_DIRECTIONS FOR THIS TASK_:
Reproduce the lines below from the one that contains "always_ff @(posedge clk_i" through the end, inclusive, and add nothing.

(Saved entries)
[src/rtl/otg_role_switch.sv]
module otg_role_switch
  import otg_assist_pkg::*;
(
  input  logic             clk_i,
  input  logic             rst_ni,
  input  logic             en_i,
  input  logic             suspend_i,
  input  logic             disconnect_i,
  output logic             ctrl_rst_o,
  output logic             dev_mode_o,
  output logic             run_o,
  output logic [IEN_W-1:0] ien_o,
  output logic             pullup_o
);
  role_st_e st_q, st_d;

  always_comb begin
    st_d = st_q;
    unique case (st_q)
      RS_IDLE: if (en_i && suspend_i && disconnect_i) st_d = RS_CRST;
      RS_CRST: st_d = RS_MODE;
      RS_MODE: st_d = RS_RUN;
      RS_RUN:  st_d = RS_IEN;
      RS_IEN:  st_d = RS_DONE;
      default: st_d = RS_DONE;
    endcase
  end

  always_ff @(posedge clk_i or negedge rst_ni) begin
    if (!rst_ni) st_q <= RS_IDLE;
    else         st_q <= st_d;
  end

  assign ctrl_rst_o = (st_q == RS_CRST);
  assign dev_mode_o = (st_q == RS_MODE) || (st_q == RS_RUN) ||
                      (st_q == RS_IEN)  || (st_q == RS_DONE);
  assign run_o      = (st_q == RS_RUN) || (st_q == RS_IEN) || (st_q == RS_DONE);
  assign ien_o      = ((st_q == RS_IEN) || (st_q == RS_DONE)) ? '1 : '0;
  assign pullup_o   = (st_q == RS_DONE);

  a_r8_needs_all: assert property (@(posedge clk_i) disable iff (!rst_ni)
    (st_q == RS_IDLE && !(en_i && suspend_i && disconnect_i)) |=> (st_q == RS_IDLE));
  a_r9_order: assert property (@(posedge clk_i) disable iff (!rst_ni)
    ctrl_rst_o |=> (dev_mode_o && !run_o && !ctrl_rst_o));
  a_r9_run_after_mode: assert property (@(posedge clk_i) disable iff (!rst_ni)
    $rose(run_o) |-> $past(dev_mode_o));
  a_r10_pullup_hold: assert property (@(posedge clk_i) disable iff (!rst_ni)
    pullup_o |=> (pullup_o && dev_mode_o));
endmodule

_SOLUTION_:
  always_ff @(posedge clk_i or negedge rst_ni) begin
    if (!rst_ni) st_q <= RS_IDLE;
    else         st_q <= st_d;
  end

  assign ctrl_rst_o = (st_q == RS_CRST);
  assign dev_mode_o = (st_q == RS_MODE) || (st_q == RS_RUN) ||
                      (st_q == RS_IEN)  || (st_q == RS_DONE);
  assign run_o      = (st_q == RS_RUN) || (st_q == RS_IEN) || (st_q == RS_DONE);
  assign ien_o      = ((st_q == RS_IEN) || (st_q == RS_DONE)) ? '1 : '0;
  assign pullup_o   = (st_q == RS_DONE);

  a_r8_needs_all: assert property (@(posedge clk_i) disable iff (!rst_ni)
    (st_q == RS_IDLE && !(en_i && suspend_i && disconnect_i)) |=> (st_q == RS_IDLE));
  a_r9_order: assert property (@(posedge clk_i) disable iff (!rst_ni)
    ctrl_rst_o |=> (dev_mode_o && !run_o && !ctrl_rst_o));
  a_r9_run_after_mode: assert property (@(posedge clk_i) disable iff (!rst_ni)
    $rose(run_o) |-> $past(dev_mode_o));
  a_r10_pullup_hold: assert property (@(posedge clk_i) disable iff (!rst_ni)
    pullup_o |=> (pullup_o && dev_mode_o));
endmodule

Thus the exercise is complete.